II. Silver Market Fundamentals
High silver prices (currently around $90-$95) stimulate increased supply from several sources:
- Mine Production: Higher prices incentivize increased mining output.
- Secondary Recovery: Increased scrap silver recovery from jewelry, decorative items, and industrial sources. Refineries are currently experiencing backlogs due to high demand for refining scrap into good delivery bars (1,000 oz).
- Fabrication Demand Reduction: Higher prices lead to reduced per-unit usage, substitution with alternative materials, and decreased investment demand.
- Economic Advantage for Fabricators: Fabricators actively seek ways to reduce or eliminate silver requirements when prices rise.
Despite these fundamentals suggesting a potential price ceiling, CPM Group acknowledges an upward shift in investment demand curves for both gold and silver since 2000. This shift has driven gold from $270 to nearly $5,000 and silver from $35 to almost $100. CPM Group projects this upward demand trend to continue for the foreseeable future (potentially 25 years), contingent on broader economic, political, and social stability.
III. Timeframe & Projection Methodology
CPM Group’s price projections vary based on timeframe:
- Ultrashort-term: Daily prices (less preferred due to analytical focus).
- Short-term: Three-month average prices and ranges.
- Medium-term: Two-year quarterly average prices.
- Long-term: Ten-year and longer annual average prices.
The annual average price of silver in 2023 was $40.34, while gold averaged $3,459. CPM Group can project potential future prices (e.g., gold reaching $5,000 annually in 10 years) without necessarily predicting that price will be sustained today. The focus is on long-term averages, not intraday spikes. Platinum averaged $1,296 and Palladium $1,171 in 2023.
IV. Historical Context & Price Volatility
Historical price movements are used to contextualize current levels:
- 1980 Silver Spike: Silver rose from $5 to $50 intraday in 1980, but the annual average was only $20.
- 1980 Gold Spike: Gold rose from $190 to $850 intraday in 1980, but the annual average was $600, falling to $320 in 1981.
This illustrates the importance of distinguishing between short-term price fluctuations and long-term averages.
V. Gold & Silver ETF Investment Flows
- Gold ETFs: Investment demand for gold ETFs has risen sharply since August and continued into the first three weeks of January, driven by investors seeking diversification and hedging against stock market volatility. These investors are typically shorter-term oriented.
- Silver ETFs: Silver ETF investors have been selling silver in 2024, having purchased 203 million ounces in 2023 (19% of newly refined silver). 18 million ounces have been sold in the first two weeks of January.

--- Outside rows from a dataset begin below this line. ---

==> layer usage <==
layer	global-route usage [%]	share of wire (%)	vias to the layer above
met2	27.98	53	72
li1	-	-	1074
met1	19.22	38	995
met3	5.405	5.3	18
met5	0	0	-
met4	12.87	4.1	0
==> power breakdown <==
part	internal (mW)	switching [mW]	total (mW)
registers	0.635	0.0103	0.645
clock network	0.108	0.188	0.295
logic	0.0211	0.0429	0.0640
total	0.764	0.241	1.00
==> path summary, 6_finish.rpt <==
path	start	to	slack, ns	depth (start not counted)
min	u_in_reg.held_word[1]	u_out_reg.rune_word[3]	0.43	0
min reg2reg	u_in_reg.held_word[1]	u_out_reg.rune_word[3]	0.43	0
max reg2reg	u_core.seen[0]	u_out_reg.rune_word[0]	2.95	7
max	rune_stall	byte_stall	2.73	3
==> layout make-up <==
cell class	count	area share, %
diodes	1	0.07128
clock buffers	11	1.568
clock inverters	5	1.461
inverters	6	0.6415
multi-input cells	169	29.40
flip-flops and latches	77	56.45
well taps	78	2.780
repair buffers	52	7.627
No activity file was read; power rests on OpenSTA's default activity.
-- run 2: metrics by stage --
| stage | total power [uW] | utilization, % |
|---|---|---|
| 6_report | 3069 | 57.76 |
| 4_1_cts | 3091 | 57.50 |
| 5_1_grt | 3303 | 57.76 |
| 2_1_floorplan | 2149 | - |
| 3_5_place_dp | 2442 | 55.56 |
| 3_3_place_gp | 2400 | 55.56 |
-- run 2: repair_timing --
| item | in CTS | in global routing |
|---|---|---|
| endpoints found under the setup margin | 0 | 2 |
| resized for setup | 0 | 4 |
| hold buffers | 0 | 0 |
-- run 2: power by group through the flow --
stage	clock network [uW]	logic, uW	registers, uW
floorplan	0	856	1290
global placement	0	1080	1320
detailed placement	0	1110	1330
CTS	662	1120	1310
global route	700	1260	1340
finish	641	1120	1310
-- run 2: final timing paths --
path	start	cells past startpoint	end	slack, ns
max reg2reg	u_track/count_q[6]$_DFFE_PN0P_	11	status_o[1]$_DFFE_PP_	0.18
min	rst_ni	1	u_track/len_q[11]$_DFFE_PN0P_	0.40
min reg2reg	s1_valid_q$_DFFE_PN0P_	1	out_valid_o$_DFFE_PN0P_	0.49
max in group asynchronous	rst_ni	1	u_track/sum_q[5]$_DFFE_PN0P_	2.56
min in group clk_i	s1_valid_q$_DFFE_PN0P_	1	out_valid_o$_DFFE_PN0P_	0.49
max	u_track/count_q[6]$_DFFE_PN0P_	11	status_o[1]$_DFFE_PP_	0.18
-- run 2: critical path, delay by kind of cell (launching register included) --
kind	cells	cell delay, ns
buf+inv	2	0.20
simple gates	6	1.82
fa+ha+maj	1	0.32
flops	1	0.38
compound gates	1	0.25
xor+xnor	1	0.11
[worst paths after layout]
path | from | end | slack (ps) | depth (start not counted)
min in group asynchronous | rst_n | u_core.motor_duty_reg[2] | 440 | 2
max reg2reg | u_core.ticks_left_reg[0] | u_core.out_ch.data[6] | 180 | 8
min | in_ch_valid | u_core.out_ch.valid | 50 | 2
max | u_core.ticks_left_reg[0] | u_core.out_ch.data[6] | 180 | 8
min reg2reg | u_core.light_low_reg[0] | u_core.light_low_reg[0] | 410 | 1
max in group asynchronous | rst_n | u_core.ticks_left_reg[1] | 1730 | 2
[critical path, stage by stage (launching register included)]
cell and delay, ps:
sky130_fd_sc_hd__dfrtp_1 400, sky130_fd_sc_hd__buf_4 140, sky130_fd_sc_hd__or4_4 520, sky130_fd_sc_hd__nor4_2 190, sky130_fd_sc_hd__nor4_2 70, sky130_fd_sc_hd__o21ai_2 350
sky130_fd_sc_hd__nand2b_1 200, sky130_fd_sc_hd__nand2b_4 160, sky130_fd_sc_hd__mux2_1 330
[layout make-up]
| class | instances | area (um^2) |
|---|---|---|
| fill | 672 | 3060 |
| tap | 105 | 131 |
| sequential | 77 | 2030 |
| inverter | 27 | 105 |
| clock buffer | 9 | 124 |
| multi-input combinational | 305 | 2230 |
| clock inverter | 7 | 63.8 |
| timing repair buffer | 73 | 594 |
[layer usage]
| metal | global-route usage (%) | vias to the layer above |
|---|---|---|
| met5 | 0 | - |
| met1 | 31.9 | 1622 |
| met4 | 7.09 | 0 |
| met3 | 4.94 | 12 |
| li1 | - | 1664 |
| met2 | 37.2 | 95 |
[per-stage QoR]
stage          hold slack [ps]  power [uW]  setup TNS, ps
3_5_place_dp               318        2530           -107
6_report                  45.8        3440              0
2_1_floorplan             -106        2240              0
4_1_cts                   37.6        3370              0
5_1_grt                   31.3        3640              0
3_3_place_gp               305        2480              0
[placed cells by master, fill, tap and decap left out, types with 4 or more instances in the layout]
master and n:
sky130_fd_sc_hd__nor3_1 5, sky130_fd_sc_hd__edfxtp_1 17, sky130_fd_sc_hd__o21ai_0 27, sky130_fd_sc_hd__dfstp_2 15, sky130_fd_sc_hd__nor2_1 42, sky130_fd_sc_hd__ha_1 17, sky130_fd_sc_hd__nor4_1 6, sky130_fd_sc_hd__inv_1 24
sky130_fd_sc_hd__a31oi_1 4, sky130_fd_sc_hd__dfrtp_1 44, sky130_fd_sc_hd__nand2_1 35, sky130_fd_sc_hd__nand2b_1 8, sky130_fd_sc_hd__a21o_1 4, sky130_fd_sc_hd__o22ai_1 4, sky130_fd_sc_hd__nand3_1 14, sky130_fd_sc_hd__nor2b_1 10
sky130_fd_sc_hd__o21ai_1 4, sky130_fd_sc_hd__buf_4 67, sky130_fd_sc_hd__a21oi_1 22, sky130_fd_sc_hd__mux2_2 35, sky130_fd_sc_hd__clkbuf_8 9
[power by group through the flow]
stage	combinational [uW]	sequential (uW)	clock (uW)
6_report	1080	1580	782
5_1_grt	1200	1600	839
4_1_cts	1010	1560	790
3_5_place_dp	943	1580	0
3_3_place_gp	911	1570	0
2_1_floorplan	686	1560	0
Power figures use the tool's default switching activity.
## src/hw/rtl/assert_macros.svh

```systemverilog
// Assertion macros shared by the framer RTL.
// Every macro samples on clock and is disabled while reset is high.
`ifndef ASSERT_MACROS_SVH
`define ASSERT_MACROS_SVH

// cond must hold at every clock edge outside reset
`define FQRF_ASSERT_ALWAYS(label, cond, msg) \
   label: assert property (@(posedge clock) disable iff (reset) (cond)) else $error(msg);

// cons must hold in the same cycle whenever ante holds
`define FQRF_ASSERT_IMPLY(label, ante, cons, msg) \
   label: assert property (@(posedge clock) disable iff (reset) (ante) |-> (cons)) \
      else $error(msg);

// cons must hold in the cycle after ante holds
`define FQRF_ASSERT_NEXT(label, ante, cons, msg) \
   label: assert property (@(posedge clock) disable iff (reset) (ante) |=> (cons)) \
      else $error(msg);

`endif

```

## src/hw/rtl/fqrf_pkg.sv

```systemverilog
// Package for the FASTQ record framer: payload structs, parse phases,
// character codes and default widths. No dependencies.
package fqrf_pkg;

   localparam int OFFSET_BITS_DEFAULT = 32;
   localparam int FIELD_BITS = 32;

   localparam logic [7:0] CH_AT   = 8'h40;
   localparam logic [7:0] CH_PLUS = 8'h2B;
   localparam logic [7:0] CH_NL   = 8'h0A;

   typedef enum logic [2:0] {
      PH_SEARCH   = 3'd0,
      PH_HEADER   = 3'd1,
      PH_SEQ      = 3'd2,
      PH_PLUSCHK  = 3'd3,
      PH_PLUSLINE = 3'd4,
      PH_QUAL     = 3'd5,
      PH_QEND     = 3'd6
   } phase_type;

   typedef struct packed {
      logic [7:0] data_byte;
      logic       last_in_file;
   } req_type;

   typedef struct packed {
      logic [FIELD_BITS-1:0] header_start;
      logic [FIELD_BITS-1:0] header_length;
      logic [FIELD_BITS-1:0] sequence_start;
      logic [FIELD_BITS-1:0] sequence_length;
      logic [FIELD_BITS-1:0] quality_start;
   } rsp_type;

endpackage

```

## src/hw/rtl/fastq_record_framer_top.sv

```systemverilog
// FASTQ record framer, top level: byte input channel, record output channel.
// Depends on fqrf_pkg, fqrf_parser and fqrf_out_stage.
//
// Usage:
//   req_ channel carries one file byte per transaction with a flag on the
//   final byte of a file. rsp_ channel carries one transaction per complete
//   FASTQ record: header, sequence and quality offsets plus header and
//   sequence lengths (quality length equals sequence length).
//   Throughput: one byte per cycle while req_ready is high; the parse state
//   advances in the cycle the byte is accepted.
//   A completed record is registered in the output register, or in the skid
//   entry while the output is stalled, when its closing newline is accepted.
//   Stall: the output register plus one skid entry absorb results; req_ready
//   drops only while both hold a result the receiver has not taken.
//   Reset: synchronous; parser returns to searching for '@' with offset 0,
//   output stage empty. After a byte flagged last_in_file the parser state
//   and offset also return to zero.
//   Offsets saturate at 2^OFFSET_BITS-1 and are presented as 32-bit fields.

module fastq_record_framer_top #(
   parameter int OFFSET_BITS = fqrf_pkg::OFFSET_BITS_DEFAULT
) (
   input  logic              clock,
   input  logic              reset,
   input  logic              req_valid,
   output logic              req_ready,
   input  fqrf_pkg::req_type req_data,
   output logic              rsp_valid,
   input  logic              rsp_ready,
   output fqrf_pkg::rsp_type rsp_data
);
   import fqrf_pkg::*;

   logic    accept;
   logic    result_valid;
   rsp_type result;
   logic    space;

   assign req_ready = space;
   assign accept    = req_valid & space;

   fqrf_parser #(
      .OFFSET_BITS(OFFSET_BITS)
   ) u_parser (
      .clock        (clock),
      .reset        (reset),
      .accept       (accept),
      .req_data     (req_data),
      .result_valid (result_valid),
      .result       (result)
   );

   fqrf_out_stage u_out_stage (
      .clock     (clock),
      .reset     (reset),
      .push      (result_valid),
      .push_data (result),
      .space     (space),
      .rsp_valid (rsp_valid),
      .rsp_ready (rsp_ready),
      .rsp_data  (rsp_data)
   );

endmodule

```

## src/hw/rtl/fqrf_parser.sv

```systemverilog
// Per-byte parse state machine of the FASTQ record framer.
// Depends on fqrf_pkg and assert_macros.svh.
`include "assert_macros.svh"

module fqrf_parser #(
   parameter int OFFSET_BITS = fqrf_pkg::OFFSET_BITS_DEFAULT
) (
   input  logic             clock,
   input  logic             reset,
   input  logic             accept,
   input  fqrf_pkg::req_type req_data,
   output logic             result_valid,
   output fqrf_pkg::rsp_type result
);
   import fqrf_pkg::*;

   typedef logic [OFFSET_BITS-1:0] off_type;
   localparam off_type OFF_MAX = '1;

   function automatic off_type sat_inc(input off_type v);
      return (v == OFF_MAX) ? v : v + off_type'(1);
   endfunction

   function automatic off_type span(input off_type end_v, input off_type start_v);
      return (end_v >= start_v) ? end_v - start_v : '0;
   endfunction

   phase_type phase_ff, phase_in;
   off_type   byte_offset_ff, byte_offset_in;
   off_type   hstart_ff, hstart_in;
   off_type   hlen_ff, hlen_in;
   off_type   sstart_ff, sstart_in;
   off_type   slen_ff, slen_in;
   off_type   qstart_ff, qstart_in;
   off_type   qleft_ff, qleft_in;
   off_type   off_inc;
   off_type   qdec;
   logic      emit;
   logic      is_nl;
   logic      is_at;

   always_comb begin
      off_inc  = sat_inc(byte_offset_ff);
      is_nl    = (req_data.data_byte == CH_NL);
      is_at    = (req_data.data_byte == CH_AT);
      qdec     = (qleft_ff != '0) ? qleft_ff - off_type'(1) : qleft_ff;
      phase_in  = phase_ff;
      hstart_in = hstart_ff;
      hlen_in   = hlen_ff;
      sstart_in = sstart_ff;
      slen_in   = slen_ff;
      qstart_in = qstart_ff;
      qleft_in  = qleft_ff;
      emit      = 1'b0;
      byte_offset_in = off_inc;

      case (phase_ff)
         PH_HEADER: begin
            if (is_nl) begin
               hlen_in   = span(byte_offset_ff, hstart_ff);
               sstart_in = off_inc;
               phase_in  = PH_SEQ;
            end
         end
         PH_SEQ: begin
            if (is_nl) begin
               slen_in  = span(byte_offset_ff, sstart_ff);
               phase_in = PH_PLUSCHK;
            end
         end
         PH_PLUSCHK: begin
            if (req_data.data_byte == CH_PLUS) begin
               phase_in = PH_PLUSLINE;
            end else if (is_at) begin
               hstart_in = off_inc;
               phase_in  = PH_HEADER;
            end else begin
               phase_in = PH_SEARCH;
            end
         end
         PH_PLUSLINE: begin
            if (is_nl) begin
               qstart_in = off_inc;
               qleft_in  = slen_ff;
               phase_in  = (slen_ff == '0) ? PH_QEND : PH_QUAL;
            end
         end
         PH_QUAL: begin
            qleft_in = qdec;
            if (qdec == '0) begin
               phase_in = PH_QEND;
            end
         end
         PH_QEND: begin
            if (is_nl) begin
               emit     = 1'b1;
               phase_in = PH_SEARCH;
            end else if (is_at) begin
               hstart_in = off_inc;
               phase_in  = PH_HEADER;
            end else begin
               phase_in = PH_SEARCH;
            end
         end
         default: begin
            if (is_at) begin
               hstart_in = off_inc;
               phase_in  = PH_HEADER;
            end else begin
               phase_in = PH_SEARCH;
            end
         end
      endcase

      // end of file: drop any partial record and restart offsets
      if (req_data.last_in_file) begin
         phase_in       = PH_SEARCH;
         byte_offset_in = '0;
         hstart_in      = '0;
         hlen_in        = '0;
         sstart_in      = '0;
         slen_in        = '0;
         qstart_in      = '0;
         qleft_in       = '0;
      end

      result_valid           = accept & emit;
      result.header_start    = FIELD_BITS'(hstart_ff);
      result.header_length   = FIELD_BITS'(hlen_ff);
      result.sequence_start  = FIELD_BITS'(sstart_ff);
      result.sequence_length = FIELD_BITS'(slen_ff);
      result.quality_start   = FIELD_BITS'(qstart_ff);
   end

   always_ff @(posedge clock) begin
      if (reset) begin
         phase_ff       <= PH_SEARCH;
         byte_offset_ff <= '0;
         hstart_ff      <= '0;
         hlen_ff        <= '0;
         sstart_ff      <= '0;
         slen_ff        <= '0;
         qstart_ff      <= '0;
         qleft_ff       <= '0;
      end else if (accept) begin
         phase_ff       <= phase_in;
         byte_offset_ff <= byte_offset_in;
         hstart_ff      <= hstart_in;
         hlen_ff        <= hlen_in;
         sstart_ff      <= sstart_in;
         slen_ff        <= slen_in;
         qstart_ff      <= qstart_in;
         qleft_ff       <= qleft_in;
      end
   end

   `FQRF_ASSERT_IMPLY(a_qual_nonzero, phase_ff == PH_QUAL, qleft_ff != '0, "quality count empty in QUAL")
   `FQRF_ASSERT_IMPLY(a_qual_bound, phase_ff == PH_QUAL, qleft_ff <= slen_ff, "quality count above sequence length")
   `FQRF_ASSERT_NEXT(a_eof_clear, accept && req_data.last_in_file, (phase_ff == PH_SEARCH) && (byte_offset_ff == '0), "state not cleared after last byte")

endmodule

```

## src/hw/rtl/fqrf_out_stage.sv

```systemverilog
// Result register with skid entry for the FASTQ record framer.
// Depends on fqrf_pkg and assert_macros.svh.
`include "assert_macros.svh"

module fqrf_out_stage (
   input  logic              clock,
   input  logic              reset,
   input  logic              push,
   input  fqrf_pkg::rsp_type push_data,
   output logic              space,
   output logic              rsp_valid,
   input  logic              rsp_ready,
   output fqrf_pkg::rsp_type rsp_data
);
   import fqrf_pkg::*;

   logic    rsp_valid_ff, rsp_valid_in;
   logic    skid_valid_ff, skid_valid_in;
   rsp_type rsp_data_ff, rsp_data_in;
   rsp_type skid_data_ff, skid_data_in;
   logic    pop;

   always_comb begin
      pop           = rsp_valid_ff & rsp_ready;
      rsp_valid_in  = rsp_valid_ff;
      skid_valid_in = skid_valid_ff;
      rsp_data_in   = rsp_data_ff;
      skid_data_in  = skid_data_ff;
      if (skid_valid_ff) begin
         if (pop) begin
            rsp_data_in   = skid_data_ff;
            skid_valid_in = 1'b0;
         end
      end else if (push) begin
         if (!rsp_valid_ff || pop) begin
            rsp_data_in  = push_data;
            rsp_valid_in = 1'b1;
         end else begin
            skid_data_in  = push_data;
            skid_valid_in = 1'b1;
         end
      end else if (pop) begin
         rsp_valid_in = 1'b0;
      end
   end

   always_ff @(posedge clock) begin
      if (reset) begin
         rsp_valid_ff  <= 1'b0;
         skid_valid_ff <= 1'b0;
      end else begin
         rsp_valid_ff  <= rsp_valid_in;
         skid_valid_ff <= skid_valid_in;
      end
      rsp_data_ff  <= rsp_data_in;
      skid_data_ff <= skid_data_in;
   end

   assign space     = ~skid_valid_ff;
   assign rsp_valid = rsp_valid_ff;
   assign rsp_data  = rsp_data_ff;

   `FQRF_ASSERT_IMPLY(a_skid_behind_rsp, skid_valid_ff, rsp_valid_ff, "skid entry held with empty result register")
   `FQRF_ASSERT_NEXT(a_skid_fill, !skid_valid_ff && push && rsp_valid_ff && !rsp_ready, skid_valid_ff, "result lost on stalled output")
   `FQRF_ASSERT_NEXT(a_skid_hold, skid_valid_ff && !pop, skid_valid_ff && $stable(skid_data_ff), "skid entry dropped before output moved")

endmodule

```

Silver is characterized as more volatile and speculative than gold.
VI. COMEX Open Interest & Deliveries
- Gold (February Contract): 22 million ounces of open interest in the February gold contract (deliverable next week). 2 million ounces were closed out yesterday, but significant rolling into April and June contracts is expected, potentially driving prices higher initially before a possible correction in early February.
- Silver (March Contract): 504 million ounces of open interest in the March silver contract. This is not considered a crisis. The open interest is balanced between long and short positions, and most shorts are hedges of physical long positions.
VII. China & Global Silver Markets
- Shanghai Futures Exchange (SHFE) vs. COMEX: The SHFE is a different market than COMEX, catering to banks and institutional investors with different contract sizes (482 oz vs. 5,000 oz) and regulations (import duties, VAT).
- Shanghai Premium: While the Shanghai silver price is at a premium to COMEX, this premium is less than the 13% VAT. Adjusting for VAT, Shanghai is actually at a discount to COMEX, indicating ample supply in China. The Chinese government’s slow issuance of export licenses is contributing to silver backing up in Shanghai.
- Indian Market: The Indian market is experiencing tightness due to reduced silver sales from local investors who view silver as a store of value. This has driven up prices in India and prompted government restrictions on silver ownership.
VIII. Platinum & Palladium Market Dynamics
- Platinum: Prices have risen due to investment buying, misinformation about supply shortages, and some genuine supply disruptions. A potential supply surge in 2026 could reverse bullishness. Chinese imports were down 5% through November.
- Palladium: Has not risen as sharply as platinum. A tighter supply/demand balance could lead to price increases.
IX. Portfolio Allocation (Gold & Silver)
For a conservative investor in their mid-40s, an allocation of 20-30% to gold in a portfolio (with 50% S&P 500 and 50% T-bills as a baseline) offers a balance between risk reduction and potential returns. Higher allocations increase risk. A similar efficient frontier exists for silver.
X. Spoofing vs. Manipulation & JP Morgan Fine
JP Morgan was fined $900 million not for spoofing the silver market, but for failing to supervise its traders who were spoofing the market. Spoofing involves temporary price distortions, while manipulation aims for sustained price control. The court found that traders were not coordinating their spoofing efforts. This distinction is crucial. The case is analogous to the Ted Butler/Drexel Burnham case in the 1980s, where the firm was fined for inadequate supervision, not for manipulating orange juice prices.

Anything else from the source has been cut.